So my New Years Eve was spent cleaning the garage, then running in front of the TV to see Dick Clark's ball drop and then having the cable immediately go out at 12a and about four seconds. I thought it was Y2K that was supposed to drop us back into the Stone Age, not Y2K+3! Fortunately, yesterday morning, when I was dragged out of bed in order to continue cleaning out the garage, the cable was back on, because otherwise my head would have exploded and my brains spatter on the walls, which wouldn't be such a terrific start to the New Year.

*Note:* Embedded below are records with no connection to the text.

<file path="src/rtl/synth_pkg.sv">
package synth_pkg;

    // Reference routing code {bit1, bit0}
    typedef enum logic [1:0] {
        SEL_BASE_BASE = 2'b00,
        SEL_MED_MED   = 2'b01,
        SEL_MED_SLOW  = 2'b10,
        SEL_SLOW_MED  = 2'b11
    } ref_route_e;

    localparam int MIN_RATIO = 16;

endpackage

</file>
<file path="src/rtl/ratio_counter.sv">
module ratio_counter #(
    parameter int W = 14
) (
    input  logic         clk,
    input  logic         rst_n,
    input  logic         step,
    input  logic [W-1:0] ratio,
    output logic         term
);
    typedef struct packed {
        logic [W-1:0] cnt;
    } state_t;

    state_t st_d, st_q;
    logic [W-1:0] ratio_eff;

    always_comb begin
        ratio_eff = (ratio < W'(synth_pkg::MIN_RATIO)) ? W'(synth_pkg::MIN_RATIO) : ratio;
        term      = step && (st_q.cnt == '0);
        st_d      = st_q;
        if (step) begin
            st_d.cnt = term ? (ratio_eff - W'(1)) : (st_q.cnt - W'(1));
        end
    end

    always_ff @(posedge clk or negedge rst_n) begin
        if (!rst_n) begin
            st_q <= '0;
        end else begin
            st_q <= st_d;
        end
    end
endmodule

</file>
<file path="src/rtl/rate_router.sv">
module rate_router #(
    parameter int MED_RATIO  = 4,
    parameter int SLOW_RATIO = 25
) (
    input  logic       clk,
    input  logic       rst_n,
    input  logic       base_p,
    input  logic [1:0] route,
    output logic       tx_ref,
    output logic       rx_ref
);
    import synth_pkg::*;

    localparam int MW = (MED_RATIO  > 1) ? $clog2(MED_RATIO)  : 1;
    localparam int SW = (SLOW_RATIO > 1) ? $clog2(SLOW_RATIO) : 1;

    typedef struct packed {
        logic [MW-1:0] med_cnt;
        logic [SW-1:0] slow_cnt;
    } state_t;

    state_t st_d, st_q;
    logic   med_p, slow_p;

    always_comb begin
        med_p  = base_p && (st_q.med_cnt == MW'(MED_RATIO - 1));
        slow_p = med_p && (st_q.slow_cnt == SW'(SLOW_RATIO - 1));
        st_d   = st_q;
        if (base_p) begin
            st_d.med_cnt = med_p ? '0 : st_q.med_cnt + MW'(1);
        end
        if (med_p) begin
            st_d.slow_cnt = slow_p ? '0 : st_q.slow_cnt + SW'(1);
        end
        unique case (ref_route_e'(route))
            SEL_BASE_BASE: begin tx_ref = base_p; rx_ref = base_p; end
            SEL_MED_MED:   begin tx_ref = med_p;  rx_ref = med_p;  end
            SEL_MED_SLOW:  begin tx_ref = med_p;  rx_ref = slow_p; end
            default:       begin tx_ref = slow_p; rx_ref = med_p;  end
        endcase
    end

    always_ff @(posedge clk or negedge rst_n) begin
        if (!rst_n) begin
            st_q <= '0;
        end else begin
            st_q <= st_d;
        end
    end
endmodule

</file>
<file path="src/rtl/phase_cmp.sv">
module phase_cmp (
    input  logic clk,
    input  logic rst_n,
    input  logic ref_p,
    input  logic fb_p,
    output logic up,
    output logic dn
);
    typedef struct packed {
        logic up;
        logic dn;
    } state_t;

    state_t st_d, st_q;

    always_comb begin
        st_d.up = st_q.up | ref_p;
        st_d.dn = st_q.dn | fb_p;
        if (st_d.up && st_d.dn) begin
            st_d = '0;
        end
    end

    always_ff @(posedge clk or negedge rst_n) begin
        if (!rst_n) begin
            st_q <= '0;
        end else begin
            st_q <= st_d;
        end
    end

    assign up = st_q.up;
    assign dn = st_q.dn;
endmodule

</file>
<file path="src/rtl/lock_watch.sv">
module lock_watch #(
    parameter int WIN  = 4,
    parameter int REFS = 8
) (
    input  logic clk,
    input  logic rst_n,
    input  logic ref_p,
    input  logic up,
    input  logic dn,
    output logic locked
);
    localparam int WW = $clog2(WIN + 1);
    localparam int GW = $clog2(REFS + 1);

    typedef struct packed {
        logic [WW-1:0] width;
        logic [GW-1:0] good;
        logic          lock;
    } state_t;

    state_t st_d, st_q;
    logic   active, wide;

    always_comb begin
        active = up | dn;
        wide   = active && (st_q.width == WW'(WIN));
        st_d   = st_q;
        if (!active) begin
            st_d.width = '0;
        end else if (!wide) begin
            st_d.width = st_q.width + WW'(1);
        end
        if (wide) begin
            st_d.good = '0;
            st_d.lock = 1'b0;
        end else begin
            if (ref_p && (st_q.good != GW'(REFS))) begin
                st_d.good = st_q.good + GW'(1);
            end
            st_d.lock = st_q.lock | (st_d.good == GW'(REFS));
        end
    end

    always_ff @(posedge clk or negedge rst_n) begin
        if (!rst_n) begin
            st_q <= '0;
        end else begin
            st_q <= st_d;
        end
    end

    assign locked = st_q.lock;
endmodule

</file>
<file path="src/rtl/synth_core.sv">
module synth_core #(
    parameter int REF_W      = 12,
    parameter int FB_W       = 14,
    parameter int MED_RATIO  = 4,
    parameter int SLOW_RATIO = 25,
    parameter int LOCK_WIN   = 4,
    parameter int LOCK_REFS  = 8
) (
    input  logic             clk,
    input  logic             rst_n,
    input  logic             xtal_en,
    input  logic             tx_osc_en,
    input  logic             rx_osc_en,
    input  logic [REF_W-1:0] ref_div,
    input  logic [FB_W-1:0]  tx_div,
    input  logic [FB_W-1:0]  rx_div,
    input  logic [1:0]       ref_sel,
    output logic             tx_up,
    output logic             tx_dn,
    output logic             rx_up,
    output logic             rx_dn,
    output logic             tx_lock_n
);
    localparam int NLOOP = 2;  // index 0 transmit, index 1 receive

    logic             ref_a, tx_ref, rx_ref, tx_locked;
    logic [NLOOP-1:0] loop_step, loop_ref, loop_fb, loop_up, loop_dn;
    logic [FB_W-1:0]  loop_ratio [NLOOP];

    ratio_counter #(.W(REF_W)) u_refdiv (
        .clk(clk), .rst_n(rst_n), .step(xtal_en), .ratio(ref_div), .term(ref_a)
    );

    rate_router #(.MED_RATIO(MED_RATIO), .SLOW_RATIO(SLOW_RATIO)) u_route (
        .clk(clk), .rst_n(rst_n), .base_p(ref_a), .route(ref_sel),
        .tx_ref(tx_ref), .rx_ref(rx_ref)
    );

    assign loop_step     = {rx_osc_en, tx_osc_en};
    assign loop_ref      = {rx_ref, tx_ref};
    assign loop_ratio[0] = tx_div;
    assign loop_ratio[1] = rx_div;

    for (genvar i = 0; i < NLOOP; i++) begin : g_loop
        ratio_counter #(.W(FB_W)) u_fbdiv (
            .clk(clk), .rst_n(rst_n), .step(loop_step[i]),
            .ratio(loop_ratio[i]), .term(loop_fb[i])
        );
        phase_cmp u_pfd (
            .clk(clk), .rst_n(rst_n), .ref_p(loop_ref[i]), .fb_p(loop_fb[i]),
            .up(loop_up[i]), .dn(loop_dn[i])
        );
    end

    lock_watch #(.WIN(LOCK_WIN), .REFS(LOCK_REFS)) u_lock (
        .clk(clk), .rst_n(rst_n), .ref_p(tx_ref),
        .up(loop_up[0]), .dn(loop_dn[0]), .locked(tx_locked)
    );

    assign tx_up     = loop_up[0];
    assign tx_dn     = loop_dn[0];
    assign rx_up     = loop_up[1];
    assign rx_dn     = loop_dn[1];
    assign tx_lock_n = ~tx_locked;
endmodule

</file>
<file path="config.mk">
export PLATFORM = sky130hd
export DESIGN_NAME = synth_core
export DESIGN_NICKNAME = d
export VERILOG_FILES = /design/src/rtl/synth_pkg.sv /design/src/rtl/ratio_counter.sv /design/src/rtl/rate_router.sv /design/src/rtl/phase_cmp.sv /design/src/rtl/lock_watch.sv /design/src/rtl/synth_core.sv
export SDC_FILE = /design/constraint.sdc
export NUM_CORES = 1
export LEC_CHECK = 0
export BUFFER_PORTS_ARGS = -buffer_cell sky130_fd_sc_hd__buf_2
export CORE_MARGIN = 8
export CORE_UTILIZATION = 40
export DETAILED_ROUTE_END_ITERATION = 10
export PLACE_DENSITY = 0.67
export RECOVER_POWER = 25
export SLEW_MARGIN = 30
export SYNTH_ARGS = -nofsm -noshare
export SYNTH_HDL_FRONTEND = slang
export SYNTH_SLANG_ARGS = --single-unit
</file>
<file path="constraint.sdc">
create_clock -name clk -period 6.3 [get_ports clk]
set_clock_uncertainty 0.05 [all_clocks]
set_input_delay 0.945 -clock clk [delete_from_list [all_inputs] [get_ports clk]]
set_output_delay 0.945 -clock clk [all_outputs]
set_load 0.01 [all_outputs]
</file>
==> flow_summary_export.csv <==
group,metric,value,unit
min_path,min_from,"g_loop[1].u_pfd.dn",
critical_path,cp_max_fo,6,
placed_design,port_buffers,51,
clock_network,cts-root-buf,"clkbuf_8",
critical_path,r2r_cells,12,
sta,post-route-min-period,4153,ps
sta,worstMarginPinSlew,3230,ps
synthesis,syn-num-nets,572,
clock_network,cts_inserted_buffers,9,
critical_path,r2r_end,"u_refdiv.st_q[10]",
critical_path,r2r-start,"u_refdiv.st_q[5]",
min_path,holdPathEnd,"g_loop[1].u_pfd.up",
critical_path,critical_path.startpoint_type,"input port",
floorplanning,placeableCoreArea,10280,um2
routing,drt_wl_total,10.68,mm
run_status,violations,"max-capacitance violations, max-slew violations",
finish,nets,619,
clock_network,cts_buffer_depth,2,
floorplanning,initial_core_util,40.87,%
pwr,p_total,0.001431,W
sta,final-hold-violation-count,0,
grt,antenna_found_initial,0,
synthesis,syn_area,4200,um2
grt,grt_pass1_vias,4051,
sta,slew_violations,60,
clock_network,cts_tree,"built",
floorplanning,die_area,14040,um2
routing,drt_pass1_iterations,5,
synthesis,synth.most_common_cell,"nor2_1",
critical_path,r2r_slack,2800,ps
pwr,power_per_cell_area,300.8,nW/um2
floorplanning,die_h,118.5,um
clock_network,ctsHoldBuffers,0,
floorplanning,io-pin-count,52,
finish,layout-drive-gt1-share,14.92,%
routing,viasPerCell,5.830,
routing,ant_nets,0,
clock_network,clock_sinks,59,
clock_network,clk_pin_slew,70,ps
finish,fin_util,46.29,%
sta,rsz0062_at_grt,"no",
flow_run,cap_violations,1,
synthesis,synth.avg_cell_area,8.204,um2
clock_network,ctsResizeCount,0,
clock_network,cts_max_level,3,
synthesis,yosys.area.top_type,"dfrtp_1",
floorplanning,die_x,118.5,um
critical_path,cp_data_required_time,6510,ps
synthesis,synthTopCellsByArea,"dfrtp_1 (35%), nor2_1 (5.5%), nand2_1 (5.5%)",
sta,slew_headroom,-115.4,%
synthesis,synth.distinct_cells,71,
critical_path,end_kind,"flip-flop",
grt,grt_start_max_net_pins,60,
grt,grt-ovfl-total,0,
synthesis,synth_common_cells,"nor2_1 (62), nand2_1 (61), dfrtp_1 (59)",
routing,wl_per_cell,15.27,um
synthesis,ys_ff_latch,59,
critical_path,worst_ep_arrival_time,4360,ps
critical_path,path_class,"in -> reg",
placed_design,hpwl,7.908,mm
synthesis,synthFlopType,"dfrtp_1",
critical_path,crit_start,"ref_div[10]",
grt,grt_use_total,15.62,%
finish,antennaDiodeCount,0,
min_path,min_path_type,"reg -> reg",
synthesis,yosys_warnings,0,
placed_design,place_congestion,0.9017,
sta,finalCritPeriodShare,65.92,%
sta,max_freq,0.2408,GHz
grt,grt_pass1_wl,18.75,mm
routing,drc_errors,0,
run_status,status,"finished, violations left",
pwr,p_leak,1.950,nW
pwr,peakVddDrop,0.1419,mV
routing,drtIter0Drc,263,
clock_network,worstSkewPairLatency,330,ps
synthesis,synth_edf_count,0,
finish,fillers,1043,
finish,area_growth_syn_to_layout,13.26,%
synthesis,async_flop_share,100.0,%
synthesis,synthCells,512,
clock_network,cts_setup_buffers,0,
sta,finalSetupViolCount,0,
min_path,whs_path_depth,1,
synthesis,ys_seq_area_share,35.15,%
floorplanning,fp-row-count,37,
routing,num_vias,4075,
synthesis,synth.top_cell.area_share,35.15,%
sta,tns,0,ps
==> stage by stage <==
| stage | hold WS, ps | instance area, um2 | setup slack [ps] | cells |
|---|---|---|---|---|
| global placement | 394.1 | 4567 | 1896 | 684 |
| detailed placement | 412.8 | 4567 | 1823 | 684 |
| CTS | 411.8 | 4761 | 2196 | 699 |
| finish | 408.1 | 4757 | 2147 | 699 |
| global route | 437.3 | 4757 | 1826 | 699 |
| floorplan | 392.8 | 4200 | 2219 | 512 |
==> cell usage in the layout, fill, tap and decap left out, types with 8 or more instances in the layout <==
cell type  Yosys  layout
xnor2_1        8       8
buf_2          2      51
a21oi_1       33      33
ha_1          13      13
clkbuf_8       0      11
nor3_1        20      20
dfrtp_1       59      59
inv_1         18      18
mux2i_1       11      11
a31oi_1       11      11
o21ai_0       25      25
nand4_1        8       8
nor2_1        62      62
nor4_1        14      14
nand2_1       61      61
nand3_1       12      12
==> routing by layer <==
| layer | wire (um) | up-vias | part of all wire, % | track usage, % |
|---|---|---|---|---|
| met1 | 4727 | 1971 | 44 | 18.36 |
| met5 | 0 | - | 0 | 0 |
| met2 | 5223 | 88 | 49 | 27.03 |
| met4 | 189 | 0 | 1.8 | 5.059 |
| li1 | - | 2001 | - | - |
| met3 | 536 | 15 | 5.0 | 4.331 |
==> registers in the layout, summed over array words and instances, names as in the netlist <==
register and flops:
g_loop.u_fbdiv.st_q 28, u_lock.st_q 7, g_loop.u_pfd.dn 2, u_lock.locked 1, u_refdiv.st_q 12, g_loop.u_pfd.up 2, u_route.st_q 7
==> worst max-delay path by stage <==
stage	slack, ps	depth (start not counted)	endpoint
4_1_cts	2200	13	u_refdiv.st_q[10]
5_1_grt	1830	2	g_loop[1].u_fbdiv.st_q[2]
6_report	2150	13	u_refdiv.st_q[10]
3_5_place_dp	1820	13	u_refdiv.st_q[10]
2_1_floorplan	2220	13	g_loop[1].u_fbdiv.st_q[10]
3_3_place_gp	1900	14	g_loop[1].u_fbdiv.st_q[10]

Also fortunately, I only had two hours of garage cleaning to do before I had to bathe and get ready to leave the house. On Christmas Eve my friend Susan had emergency surgery to remove her appendix, to which event most of our mutual friends reacted "What a terrible way to spend Christmas!" while I said, "What a brilliant, perfect Christmas, not dying!" since I still have Diane's death in my head. Anyway, my friend Joan and I went to visit Susan and congratulate her on her well-timed not-dying. She lives way the fuck out by the beach which was only really an issue on the way home because dinner, while delicious, made me wildly ill. Besides that we had a swell time gossiping about online friends and enemies and I took some really nice sunset pictures out at the beach. Also, I neither had to spend the day cleaning the garage nor at the party given by a friend of my mother's that I usually am forced to attend and try to avoid this woman's asshole son whom I grew up with and cannot really ignore.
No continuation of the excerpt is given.